+++ Supplied data +++

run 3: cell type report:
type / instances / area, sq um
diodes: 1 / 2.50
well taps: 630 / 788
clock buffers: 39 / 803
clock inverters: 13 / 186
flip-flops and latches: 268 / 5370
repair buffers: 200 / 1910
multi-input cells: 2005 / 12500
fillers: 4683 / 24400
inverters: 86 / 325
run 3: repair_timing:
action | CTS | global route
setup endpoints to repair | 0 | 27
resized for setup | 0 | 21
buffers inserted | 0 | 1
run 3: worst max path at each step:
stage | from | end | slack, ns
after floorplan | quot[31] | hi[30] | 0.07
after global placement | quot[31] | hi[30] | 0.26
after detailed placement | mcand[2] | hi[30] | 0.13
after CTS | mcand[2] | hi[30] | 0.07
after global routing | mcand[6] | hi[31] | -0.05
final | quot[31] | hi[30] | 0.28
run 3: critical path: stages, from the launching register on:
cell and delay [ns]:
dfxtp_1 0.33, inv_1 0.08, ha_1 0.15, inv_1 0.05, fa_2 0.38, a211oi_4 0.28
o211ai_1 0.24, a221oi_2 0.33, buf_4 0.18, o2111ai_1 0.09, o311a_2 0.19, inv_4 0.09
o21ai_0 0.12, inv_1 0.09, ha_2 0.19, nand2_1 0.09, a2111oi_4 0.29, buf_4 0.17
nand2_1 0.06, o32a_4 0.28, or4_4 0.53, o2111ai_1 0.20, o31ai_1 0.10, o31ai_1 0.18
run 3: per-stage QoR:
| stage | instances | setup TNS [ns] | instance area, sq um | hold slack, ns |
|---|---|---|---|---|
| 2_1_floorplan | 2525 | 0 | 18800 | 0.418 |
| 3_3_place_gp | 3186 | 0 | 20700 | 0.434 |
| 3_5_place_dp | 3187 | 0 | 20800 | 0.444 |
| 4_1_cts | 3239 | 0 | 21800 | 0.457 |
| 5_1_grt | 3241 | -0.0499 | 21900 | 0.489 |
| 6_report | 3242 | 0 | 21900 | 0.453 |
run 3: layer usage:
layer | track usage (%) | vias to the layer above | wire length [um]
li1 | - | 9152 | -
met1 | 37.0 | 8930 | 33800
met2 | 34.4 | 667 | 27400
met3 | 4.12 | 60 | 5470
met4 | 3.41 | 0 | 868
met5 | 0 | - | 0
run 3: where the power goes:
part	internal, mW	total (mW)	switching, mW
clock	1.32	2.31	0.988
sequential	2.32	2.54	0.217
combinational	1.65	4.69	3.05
===== src/rtl/cdc_2phase_mux_dst_if.sv =====
// Link and stream bundle for the multi-channel two-phase CDC receiver.
// The slave side is the receiver. The master side is the sources plus the consumer.
interface cdc_2phase_mux_dst_if #(
    parameter int N_CH   = 4,
    parameter int W_DATA = 32,
    parameter int DEPTH  = 4
);
    localparam int CH_W  = (N_CH > 1) ? $clog2(N_CH) : 1;
    localparam int CNT_W = $clog2(DEPTH) + 1;

    logic [N_CH-1:0]        async_req_i;
    logic [N_CH-1:0]        async_ack_o;
    logic [N_CH*W_DATA-1:0] async_data_i;
    logic [W_DATA-1:0]      data_o;
    logic [CH_W-1:0]        ch_o;
    logic                   valid_o;
    logic                   ready_i;
    logic [CNT_W-1:0]       level_o;

    modport slave (
        input  async_req_i, async_data_i, ready_i,
        output async_ack_o, data_o, ch_o, valid_o, level_o
    );

    modport master (
        output async_req_i, async_data_i, ready_i,
        input  async_ack_o, data_o, ch_o, valid_o, level_o
    );
endinterface


===== src/rtl/cdc_2phase_mux_dst_sync_ff_chain.sv =====
// STAGES-deep async-reset synchroniser for one asynchronous level signal.
module sync_ff_chain #(
    parameter int STAGES = 2
) (
    input  logic clk_i,
    input  logic rst_ni,
    input  logic d_i,
    output logic q_o
);
    logic [STAGES-1:0] sync_q, sync_d;

    // Shift the incoming level one flop deeper each cycle.
    always_comb begin
        sync_d = {sync_q[STAGES-2:0], d_i};
    end

    // Synchroniser flops clear on reset.
    always_ff @(posedge clk_i or negedge rst_ni) begin
        if (!rst_ni) sync_q <= '0;
        else         sync_q <= sync_d;
    end

    assign q_o = sync_q[STAGES-1];
endmodule


===== src/rtl/cdc_2phase_mux_dst.sv =====
// Multi-channel destination half of a two-phase CDC. Each req line is synchronised.
// Pending links are served round-robin. Captured words pass through a DEPTH-entry FIFO
// onto a single valid/ready stream that is tagged with the channel index.
module cdc_2phase_mux_dst #(
    parameter int N_CH        = 4,
    parameter int W_DATA      = 32,
    parameter int SYNC_STAGES = 2,
    parameter int DEPTH       = 4
) (
    input logic                  clk_i,
    input logic                  rst_ni,
    cdc_2phase_mux_dst_if.slave  bus
);
    function automatic int clog2(input int v);
        int r;
        r = 0;
        for (int i = 0; i < 31; i++) if ((1 << i) < v) r = i + 1;
        return r;
    endfunction

    localparam int CH_W  = (clog2(N_CH) < 1) ? 1 : clog2(N_CH);
    localparam int PTR_W = clog2(DEPTH);
    localparam int CNT_W = PTR_W + 1;

    logic [N_CH-1:0]   req_s, pend;
    logic [N_CH-1:0]   ack_q, ack_d;
    logic [CH_W-1:0]   last_q, last_d;
    logic [PTR_W-1:0]  wr_q, wr_d, rd_q, rd_d;
    logic [CNT_W-1:0]  level_q, level_d;
    logic [W_DATA-1:0] mem_data_q [DEPTH];
    logic [W_DATA-1:0] mem_data_d [DEPTH];
    logic [CH_W-1:0]   mem_ch_q   [DEPTH];
    logic [CH_W-1:0]   mem_ch_d   [DEPTH];
    logic              gnt_vld, push, pop, full;
    logic [CH_W-1:0]   gnt_idx;

    for (genvar c = 0; c < N_CH; c++) begin : g_sync
        sync_ff_chain #(.STAGES(SYNC_STAGES)) u_sync (
            .clk_i  (clk_i),
            .rst_ni (rst_ni),
            .d_i    (bus.async_req_i[c]),
            .q_o    (req_s[c])
        );
    end

    // A link is pending while its synchronised req differs from the ack we hold locally.
    assign pend = req_s ^ ack_q;
    assign full = (level_q == CNT_W'(DEPTH));

    // Round-robin search that starts one past the last granted channel.
    always_comb begin
        gnt_vld = 1'b0;
        gnt_idx = '0;
        for (int i = 1; i <= N_CH; i++) begin
            if (!gnt_vld && pend[(int'(last_q) + i) % N_CH]) begin
                gnt_vld = 1'b1;
                gnt_idx = CH_W'((int'(last_q) + i) % N_CH);
            end
        end
    end

    // A pop on a full cycle does not free a slot for the same edge.
    assign push = gnt_vld && !full;
    assign pop  = (level_q != '0) && bus.ready_i;

    // Next state of the acks, the arbiter pointer and the FIFO.
    always_comb begin
        ack_d      = ack_q;
        last_d     = last_q;
        wr_d       = wr_q;
        rd_d       = rd_q;
        level_d    = level_q;
        mem_data_d = mem_data_q;
        mem_ch_d   = mem_ch_q;
        if (push) begin
            ack_d[gnt_idx]   = ~ack_q[gnt_idx];
            last_d           = gnt_idx;
            mem_data_d[wr_q] = bus.async_data_i[int'(gnt_idx)*W_DATA +: W_DATA];
            mem_ch_d[wr_q]   = gnt_idx;
            wr_d             = wr_q + PTR_W'(1);
        end
        if (pop) rd_d = rd_q + PTR_W'(1);
        case ({push, pop})
            2'b10:   level_d = level_q + CNT_W'(1);
            2'b01:   level_d = level_q - CNT_W'(1);
            default: level_d = level_q;
        endcase
    end

    // Reset clears the storage so that data_o and ch_o read as zero out of reset.
    always_ff @(posedge clk_i or negedge rst_ni) begin
        if (!rst_ni) begin
            ack_q   <= '0;
            last_q  <= CH_W'(N_CH - 1);
            wr_q    <= '0;
            rd_q    <= '0;
            level_q <= '0;
            for (int i = 0; i < DEPTH; i++) begin
                mem_data_q[i] <= '0;
                mem_ch_q[i]   <= '0;
            end
        end else begin
            ack_q      <= ack_d;
            last_q     <= last_d;
            wr_q       <= wr_d;
            rd_q       <= rd_d;
            level_q    <= level_d;
            mem_data_q <= mem_data_d;
            mem_ch_q   <= mem_ch_d;
        end
    end

    assign bus.async_ack_o = ack_q;
    assign bus.data_o      = mem_data_q[rd_q];
    assign bus.valid_o     = (level_q != '0);
    assign bus.level_o     = level_q;

    if (N_CH == 1) begin : g_ch_tie
        assign bus.ch_o = '0;
    end else begin : g_ch_fifo
        assign bus.ch_o = mem_ch_q[rd_q];
    end
endmodule
File: src/rtl/gdb_rsp_rx_ctrl.sv
// GDB Remote Serial Protocol receive controller: frames $payload#hh packets,
// unescapes and buffers the payload, checks the checksum and issues +/- acks.
module gdb_rsp_rx_ctrl #(
    parameter int BUF_LEN = 256,
    parameter int LW      = $clog2(BUF_LEN + 1)
) (
    input  logic          clk,
    input  logic          rst,
    input  logic          rx_vld,
    output logic          rx_rdy,
    input  logic [7:0]    rx_dat,
    output logic          tx_vld,
    input  logic          tx_rdy,
    output logic [7:0]    tx_dat,
    input  logic          no_ack,
    output logic          pkt_vld,
    input  logic          pkt_rdy,
    output logic [LW-1:0] pkt_len,
    input  logic [LW-1:0] rd_adr,
    output logic [7:0]    rd_dat,
    output logic          brk,
    output logic [7:0]    err_cnt
);

    localparam int            AW      = (BUF_LEN > 1) ? $clog2(BUF_LEN) : 1;
    localparam logic [LW-1:0] BUF_MAX = LW'(BUF_LEN);

    localparam logic [7:0] CH_DOLLAR = 8'h24;
    localparam logic [7:0] CH_HASH   = 8'h23;
    localparam logic [7:0] CH_ESC    = 8'h7D;
    localparam logic [7:0] CH_BRK    = 8'h03;
    localparam logic [7:0] CH_ACK    = 8'h2B;
    localparam logic [7:0] CH_NAK    = 8'h2D;

    typedef enum logic [2:0] {
        IDLE,
        DATA,
        ESC,
        CS_HI,
        CS_LO,
        ACK,
        DONE
    } state_t;

    state_t        state;
    logic [7:0]    sum;
    logic [3:0]    cs_hi;
    logic [LW-1:0] len;
    logic          ovf;
    logic          bad;
    logic          ok;
    logic          ack_off;
    logic [7:0]    mem [BUF_LEN];

    logic          rx_fire;
    logic          tx_fire;
    logic          hex_ok;
    logic [3:0]    hex_val;
    logic          store;
    logic          room;
    logic [7:0]    wr_dat;
    logic          cs_good;

    assign rx_fire = rx_vld && rx_rdy;
    assign tx_fire = tx_vld && tx_rdy;

    // Letters a-f and A-F share their low nibble 1..6, so +9 maps them to 10..15.
    always_comb begin
        hex_ok  = 1'b1;
        hex_val = 4'd0;
        if (rx_dat >= 8'h30 && rx_dat <= 8'h39) begin
            hex_val = rx_dat[3:0];
        end else if ((rx_dat >= 8'h61 && rx_dat <= 8'h66) ||
                     (rx_dat >= 8'h41 && rx_dat <= 8'h46)) begin
            hex_val = rx_dat[3:0] + 4'd9;
        end else begin
            hex_ok = 1'b0;
        end
    end

    always_comb begin
        store   = rx_fire && ((state == DATA && rx_dat != CH_HASH &&
                               rx_dat != CH_DOLLAR && rx_dat != CH_ESC) ||
                              state == ESC);
        room    = len < BUF_MAX;
        wr_dat  = (state == ESC) ? (rx_dat ^ 8'h20) : rx_dat;
        cs_good = !bad && hex_ok && !ovf && ({cs_hi, hex_val} == sum);
    end

    always_ff @(posedge clk) begin
        if (store && room) begin
            mem[len[AW-1:0]] <= wr_dat;
        end
    end

    always_ff @(posedge clk) begin
        if (rst) begin
            rd_dat <= 8'h00;
        end else if (rd_adr < BUF_MAX) begin
            rd_dat <= mem[rd_adr[AW-1:0]];
        end
    end

    always_ff @(posedge clk) begin
        if (rst) begin
            state   <= IDLE;
            rx_rdy  <= 1'b0;
            tx_vld  <= 1'b0;
            tx_dat  <= CH_ACK;
            pkt_vld <= 1'b0;
            pkt_len <= '0;
            brk     <= 1'b0;
            err_cnt <= 8'h00;
            sum     <= 8'h00;
            cs_hi   <= 4'h0;
            len     <= '0;
            ovf     <= 1'b0;
            bad     <= 1'b0;
            ok      <= 1'b0;
            ack_off <= 1'b0;
        end else begin
            brk <= 1'b0;
            if (store) begin
                if (room) begin
                    len <= len + 1'b1;
                end else begin
                    ovf <= 1'b1;
                end
            end
            case (state)
                IDLE: begin
                    rx_rdy <= 1'b1;
                    if (rx_fire) begin
                        if (rx_dat == CH_DOLLAR) begin
                            sum   <= 8'h00;
                            len   <= '0;
                            ovf   <= 1'b0;
                            bad   <= 1'b0;
                            state <= DATA;
                        end else if (rx_dat == CH_BRK) begin
                            brk <= 1'b1;
                        end
                    end
                end
                DATA: begin
                    if (rx_fire) begin
                        if (rx_dat == CH_HASH) begin
                            state <= CS_HI;
                        end else if (rx_dat == CH_DOLLAR) begin
                            sum <= 8'h00;
                            len <= '0;
                            ovf <= 1'b0;
                            bad <= 1'b0;
                        end else begin
                            sum <= sum + rx_dat;
                            if (rx_dat == CH_ESC) begin
                                state <= ESC;
                            end
                        end
                    end
                end
                ESC: begin
                    if (rx_fire) begin
                        sum   <= sum + rx_dat;
                        state <= DATA;
                    end
                end
                CS_HI: begin
                    if (rx_fire) begin
                        cs_hi <= hex_val;
                        bad   <= !hex_ok;
                        state <= CS_LO;
                    end
                end
                CS_LO: begin
                    if (rx_fire) begin
                        ok      <= cs_good;
                        ack_off <= no_ack;
                        rx_rdy  <= 1'b0;
                        state   <= ACK;
                        if (!no_ack) begin
                            tx_vld <= 1'b1;
                            tx_dat <= cs_good ? CH_ACK : CH_NAK;
                        end
                    end
                end
                ACK: begin
                    if (ack_off || tx_fire) begin
                        tx_vld <= 1'b0;
                        if (ok) begin
                            pkt_vld <= 1'b1;
                            pkt_len <= len;
                            state   <= DONE;
                        end else begin
                            if (err_cnt != 8'hFF) begin
                                err_cnt <= err_cnt + 8'h01;
                            end
                            rx_rdy <= 1'b1;
                            state  <= IDLE;
                        end
                    end
                end
                DONE: begin
                    if (pkt_rdy) begin
                        pkt_vld <= 1'b0;
                        rx_rdy  <= 1'b1;
                        state   <= IDLE;
                    end
                end
                default: begin
                    state <= IDLE;
                end
            endcase
        end
    end

endmodule

File: config.mk
export PLATFORM = sky130hd
export DESIGN_NAME = gdb_rsp_rx_ctrl
export DESIGN_NICKNAME = d
export VERILOG_FILES = /design/src/rtl/gdb_rsp_rx_ctrl.sv
export SDC_FILE = /design/constraint.sdc
export NUM_CORES = 2
export LEC_CHECK = 0
export CORE_MARGIN = 3
export CORE_UTILIZATION = 40
export DETAILED_ROUTE_END_ITERATION = 12
export GPL_ROUTABILITY_DRIVEN = 0
export PLACE_DENSITY_LB_ADDON = 0.25
export SYNTH_ARGS = -nofsm -noshare
export SYNTH_HDL_FRONTEND = slang
export SYNTH_SLANG_ARGS = --single-unit
export TNS_END_PERCENT = 100
File: constraint.sdc
create_clock -name clk -period 15.8 [get_ports clk]
set_input_delay 1.58 -clock clk [delete_from_list [all_inputs] [get_ports clk]]
set_output_delay 1.58 -clock clk [all_outputs]
set_load 0.05 [all_outputs]
# Word-level counts from Yosys, hierarchy flattened
# Memory sizes are Yosys's and may differ from the RTL's. A register that Yosys moved wholly into a read port is not among the register bits.
# Index checks and enable logic that the tools add are counted.
# word_totals
reg_bits	57
ramBits	2048
input_bits	23
out_inout_bits	37
mem_count	1
# classes
add_sub_neg	4
n_lt_le_gt_ge	8
n_eq_ne	29
n_mux	62
bitwise	5
n_reduce_logical	37
# memory_table
name	words	width	rd	rd_ports_with_merged_regs	wr	line_no	text
mem	256	8	1	1	1	53	logic [7:0] mem [BUF_LEN];
# ops
cell	n
9-bit two-way mux	6
8-bit two-way mux	6
3-bit two-way mux	13
1-bit two-way mux	26
2-bit inequality test (second input constant)	12
8-bit case mux with 3 select lines	1
3-bit case mux with 7 select lines	1
9-bit < comparator (second input constant)	2
9-bit case mux with 2 select lines	1
8-bit by 6-bit == test with 1-bit output (second input constant)	2
8-bit by 7-bit >= comparator with 1-bit output (second input constant)	2
8-bit by 7-bit less-or-equal comparator with 1-bit output (second input constant)	2
8-bit by 6-bit inequality test with 1-bit output (second input constant)	2
1-bit logical AND	13
4-bit AND reduction	3
10-bit AND reduction	1
5-bit AND reduction	2
9-bit by 1-bit adder with 9-bit output (second input constant)	1
3-bit == test (second input constant)	3
8-bit by 1-bit adder with 8-bit output (second input constant)	1
8-bit adder	1
8-bit by 2-bit == test with 1-bit output (second input constant)	1
8-bit by 7-bit == test with 1-bit output (second input constant)	1
8-bit == test	1
25 further kinds	41

# Depth between registers and ports, before layout
# logic_depth
word_depth	11
mapped_depth	11
depth_no_buf	9

# Worst setup path before layout
# No wires, ideal clock.
# synth_path
kind	input-to-reg
from	input port rx_dat[5]
to	memory mem[0][5] (data pin)
arrival_ps	8898
setup_slack_ps	5252
stages	2
path_buffers	0
cell_sequence	inv_1 -> xnor2_1
# synth_between
elab_chain_len	2
# synth_lines
item	line_no	text
start: declaration	11	input logic [7:0] rx_dat,
1-bit NOT (no line)	-	
6-bit two-way mux (*)	86	wr_dat = (state == ESC) ? (rx_dat ^ 8'h20) : rx_dat;
named net wr_dat[5]	61	logic [7:0] wr_dat;
end: declaration	53	
# The timed path passes the listed nets; every way through them passes the cells marked *.

# Worst setup path after layout
# layout_path
from	input port rx_dat[0]
to	memory mem[198][4] (enable)
# layout_between
elab_chain_len	9
# layout_lines
item	line_no	text
8-bit by 6-bit inequality test with 1-bit output	82	store = rx_fire && ((state == DATA && rx_dat != CH_HASH &&
1-bit logical AND (2 in series)	82	
1-bit logical AND (*)	83	rx_dat != CH_DOLLAR && rx_dat != CH_ESC) ||
1-bit logical OR (*)	83	
1-bit logical AND (*)	82	
1-bit logical AND (*)	91	if (store && room) begin
1-bit two-way mux (*)	91	
1-bit two-way mux (not written as such) (*)	92	mem[len[AW-1:0]] <= wr_dat;
# Every way passes the cells marked *; elsewhere a longest branch is shown, timed or not.

==> run_summary.xml <==
<?xml version="1.0" encoding="UTF-8"?>
<metrics>
  <group name="status">
    <metric name="outcome" unit="">finished, final reports clean</metric>
  </group>
  <group name="setup_path">
    <metric name="crit_fanout" unit="">118</metric>
    <metric name="timing.critical_path.to_type" unit="">flip-flop</metric>
    <metric name="worst_path_max_delay_cell" unit="">nand3_2</metric>
    <metric name="worstSetupStartpointType" unit="">primary input</metric>
    <metric name="critical_path_arrival" unit="ns">6.16</metric>
    <metric name="timing.setup.critical_path_class" unit="">in2reg</metric>
    <metric name="timing.critical_path.slowest_cell_delay" unit="ns">1.12</metric>
    <metric name="worst_ep_required_time" unit="ns">16.26</metric>
    <metric name="critical_path.cell_chain" unit="">buf_8 &gt; buf_4 &gt; ha_1 &gt; and3_4 &gt; o21ai_4 &gt; a31oi_4 &gt; nor3_4 &gt; nand3_2 &gt; nor2_1</metric>
  </group>
  <group name="timing">
    <metric name="timing.final.crit_period" unit="ns">5.70</metric>
    <metric name="max_freq" unit="GHz">0.176</metric>
    <metric name="layout_worst_path_cycle_share" unit="%">36.1</metric>
    <metric name="final_critical_path_setup_slack" unit="ns">10.10</metric>
    <metric name="final-max-slew-violation-count" unit="">0</metric>
    <metric name="holdWs" unit="ns">0.465</metric>
    <metric name="setup_tns" unit="ns">0</metric>
    <metric name="max_slew.worst_pin.slew" unit="ns">1.21</metric>
    <metric name="finalClockSkew" unit="ns">0.0488</metric>
    <metric name="grt_setup_unrepaired" unit="">false</metric>
    <metric name="hold_viol_final" unit="">0</metric>
    <metric name="finalSetupViolCount" unit="">0</metric>
    <metric name="relSlewSlack" unit="%">17.3</metric>
  </group>
  <group name="cts">
    <metric name="worstSkewPairLatency" unit="ns">0.85</metric>
    <metric name="post_cts_buffers" unit="">0</metric>
    <metric name="cts_buffers" unit="">209</metric>
    <metric name="clk_pin_slew_worst_paths" unit="ns">0.06</metric>
    <metric name="cts-resized-gates" unit="">0</metric>
    <metric name="clock_tree_from_tritoncts" unit="">built</metric>
    <metric name="max-clock-path-buffers" unit="">3</metric>
    <metric name="cts-hold-fix-buffers" unit="">0</metric>
    <metric name="cts.root.buffer_cell" unit="">clkbuf_16</metric>
    <metric name="cts.sink_count" unit="">2107</metric>
    <metric name="ctsHtreeMaxLevel" unit="">4</metric>
  </group>
  <group name="pwr">
    <metric name="vdd_ir_drop_max" unit="µV">91.1</metric>
    <metric name="leakage" unit="µW">0.0283</metric>
    <metric name="powerDensity" unit="nW/µm²">126</metric>
    <metric name="power.total" unit="µW">11600</metric>
  </group>
  <group name="floorplan">
    <metric name="die_area" unit="µm²">211000</metric>
    <metric name="dieHeight" unit="µm">460</metric>
    <metric name="top_level_ports" unit="">60</metric>
    <metric name="fp-row-count" unit="">165</metric>
    <metric name="core" unit="µm²">203000</metric>
    <metric name="initial_core_util" unit="%">40.5</metric>
    <metric name="die_width" unit="µm">460</metric>
  </group>
  <group name="synthesis">
    <metric name="synth_largest_area_cell" unit="">edfxtp_1</metric>
    <metric name="synth_top_cells_by_area" unit="">edfxtp_1 (75%), mux4_2 (13%), mux2i_1 (2.1%)</metric>
    <metric name="synthesis.area_per_instance" unit="µm²">20.7</metric>
    <metric name="syn-cell-area" unit="µm²">82300</metric>
    <metric name="synth_async_sr_flop_share" unit="%">0</metric>
    <metric name="synthFlopType" unit="">edfxtp_1</metric>
    <metric name="ys_warn_count" unit="">0</metric>
    <metric name="ys_types" unit="">70</metric>
    <metric name="yosysTopAreaCellShare" unit="%">74.7</metric>
    <metric name="synth-edff-count" unit="">2048</metric>
    <metric name="post_synth_inst_count" unit="">3975</metric>
    <metric name="synth.ff_latch_count" unit="">2107</metric>
    <metric name="yosysSeqAreaShare" unit="%">76.2</metric>
  </group>
  <group name="place">
    <metric name="numPortBuffers" unit="">53</metric>
    <metric name="detailedPlacementHpwl" unit="mm">123</metric>
    <metric name="preCtsSetupSlack" unit="ns">9.09</metric>
  </group>
  <group name="final_layout">
    <metric name="final_core_util" unit="%">45.4</metric>
    <metric name="post_route_cells_drive_above_1_share" unit="%">20.8</metric>
    <metric name="finalNetCount" unit="">4118</metric>
    <metric name="mostFrequentLayoutCell" unit="">edfxtp_1</metric>
    <metric name="fillcell_total" unit="">16967</metric>
    <metric name="mostFrequentLayoutCells" unit="">edfxtp_1 (2048), mux4_2 (468), nor2_1 (339)</metric>
    <metric name="synthToLayoutAreaGrowth" unit="%">12.1</metric>
  </group>
  <group name="grt">
    <metric name="global_route.overflow_total" unit="">0</metric>
    <metric name="grt.total_usage" unit="%">19.6</metric>
    <metric name="antenna_found_initial" unit="">8</metric>
    <metric name="first_pass_grt_wire_length" unit="mm">299</metric>
    <metric name="grt_max_degree" unit="">183</metric>
    <metric name="vias_in_the_first_global_route" unit="">40736</metric>
  </group>
  <group name="drt">
    <metric name="drt-total-wl" unit="mm">207</metric>
    <metric name="num_vias" unit="">39989</metric>
    <metric name="drt_drc_violations_left" unit="">0</metric>
    <metric name="viasPerCell" unit="">5.78</metric>
    <metric name="drt-pass1-iter-count" unit="">5</metric>
    <metric name="wl_per_cell" unit="µm">29.9</metric>
    <metric name="drt.antenna.violating_nets" unit="">0</metric>
    <metric name="initialDrtViolationCount" unit="">4607</metric>
  </group>
  <group name="flow_run">
    <metric name="maxCapViolCount" unit="">0</metric>
  </group>
  <group name="worst_hold_path">
    <metric name="holdCritPathClass" unit="">reg2reg</metric>
  </group>
</metrics>
==> through the flow <==
stage	instance area (µm²)	std cells
6_report	92300	6923
3_5_place_dp	85400	6540
4_1_cts	92300	6921
3_3_place_gp	85400	6540
5_1_grt	92300	6921
2_1_floorplan	82300	3979
==> critical path: cells and delay by family <==
| family | cells | cell delay, ns |
|---|---|---|
| AOI/OAI and AO/OA | 2 | 0.35 |
| buffers and inverters | 2 | 0.64 |
| adders and majority gates | 1 | 0.36 |
| and+or+nand+nor | 4 | 3.14 |
==> path summary, 6_finish.rpt <==
| kind | startpoint | end | slack, ns | cells past startpoint |
|---|---|---|---|---|
| min | ack_off$_SDFFE_PP0P_ | ack_off$_SDFFE_PP0P_ | 0.46 | 2 |
| max | rx_dat[0] | mem[198][4]$_DFFE_PP_ | 10.10 | 9 |
| min reg2reg | ack_off$_SDFFE_PP0P_ | ack_off$_SDFFE_PP0P_ | 0.46 | 2 |
| max reg2reg | state[1]$_SDFFE_PP0P_ | mem[198][4]$_DFFE_PP_ | 11.00 | 6 |
==> logic make-up (layout without fill, tap and decap cells) <==
group	count (synthesis)	after routing	synth area share [%]
other	2	8	0.00913
buffers and inverters	251	521	1.84
XOR/XNOR	27	27	0.287
AO/OA/AOI/OAI	367	367	3.23
AND/OR/NAND/NOR	557	557	3.02
adder cells (fa/ha/maj)	16	16	0.252
multiplexers	648	648	15.2
flip-flops	2107	2107	76.2
==> where the power goes <==
part	total, µW	internal (µW)	switching (µW)
clock	4970	2820	2150
combinational	502	168	334
sequential	6130	6130	6.70
==> registers in the layout (all words and copies together) (netlist names), 3 cells and up <==
| signal | count |
|---|---|
| rd_dat | 8 |
| pkt_len | 9 |
| err_cnt | 8 |
| mem | 2048 |
| state | 3 |
| cs_hi | 4 |
| sum | 8 |
| len | 9 |
==> per-layer routing <==
metal	global-route usage, %	wire length [µm]
met1	28.7	90400
met2	30.3	97200
met3	3.34	14200
met4	5.52	5310
met5	0	33
==> synth_stat cells (19+ instances only) <==
master    count
a211oi_1     26
a21oi_1      62
a221oi_1     28
a22oi_1      72
buf_2        81
buf_4        29
buf_6        34
clkbuf_1     74
dfxtp_1      59
edfxtp_1   2048
mux2i_1     169
mux4_2      468
nand2_1      81
nand3_1      40
nor2_1      340
o21ai_0      39
o221ai_1     48
xnor2_1      19
==> final cells by class <==
cell class	count	area (µm²)	share of cell area [%]
Sequential cell	2107	62700	67.9
Multi-Input combinational cell	1621	18200	19.7
Clock buffer	256	5430	5.88
Tap cell	2672	3340	3.62
Clock inverter	125	1420	1.54
Timing Repair Buffer	124	1170	1.27
Inverter	16	60.1	0.0651
Antenna cell	2	5.00	0.00542
Power figures use the tool's default switching activity.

+++

* _Task objective_
Reproduce the lines above, beginning at the line with "sum <= sum +" and stopping after the line with "CS_LO: begin", exactly as they are.

* _Completed exercise_
                            sum <= sum + rx_dat;
                            if (rx_dat == CH_ESC) begin
                                state <= ESC;
                            end
                        end
                    end
                end
                ESC: begin
                    if (rx_fire) begin
                        sum   <= sum + rx_dat;
                        state <= DATA;
                    end
                end
                CS_HI: begin
                    if (rx_fire) begin
                        cs_hi <= hex_val;
                        bad   <= !hex_ok;
                        state <= CS_LO;
                    end
                end
                CS_LO: begin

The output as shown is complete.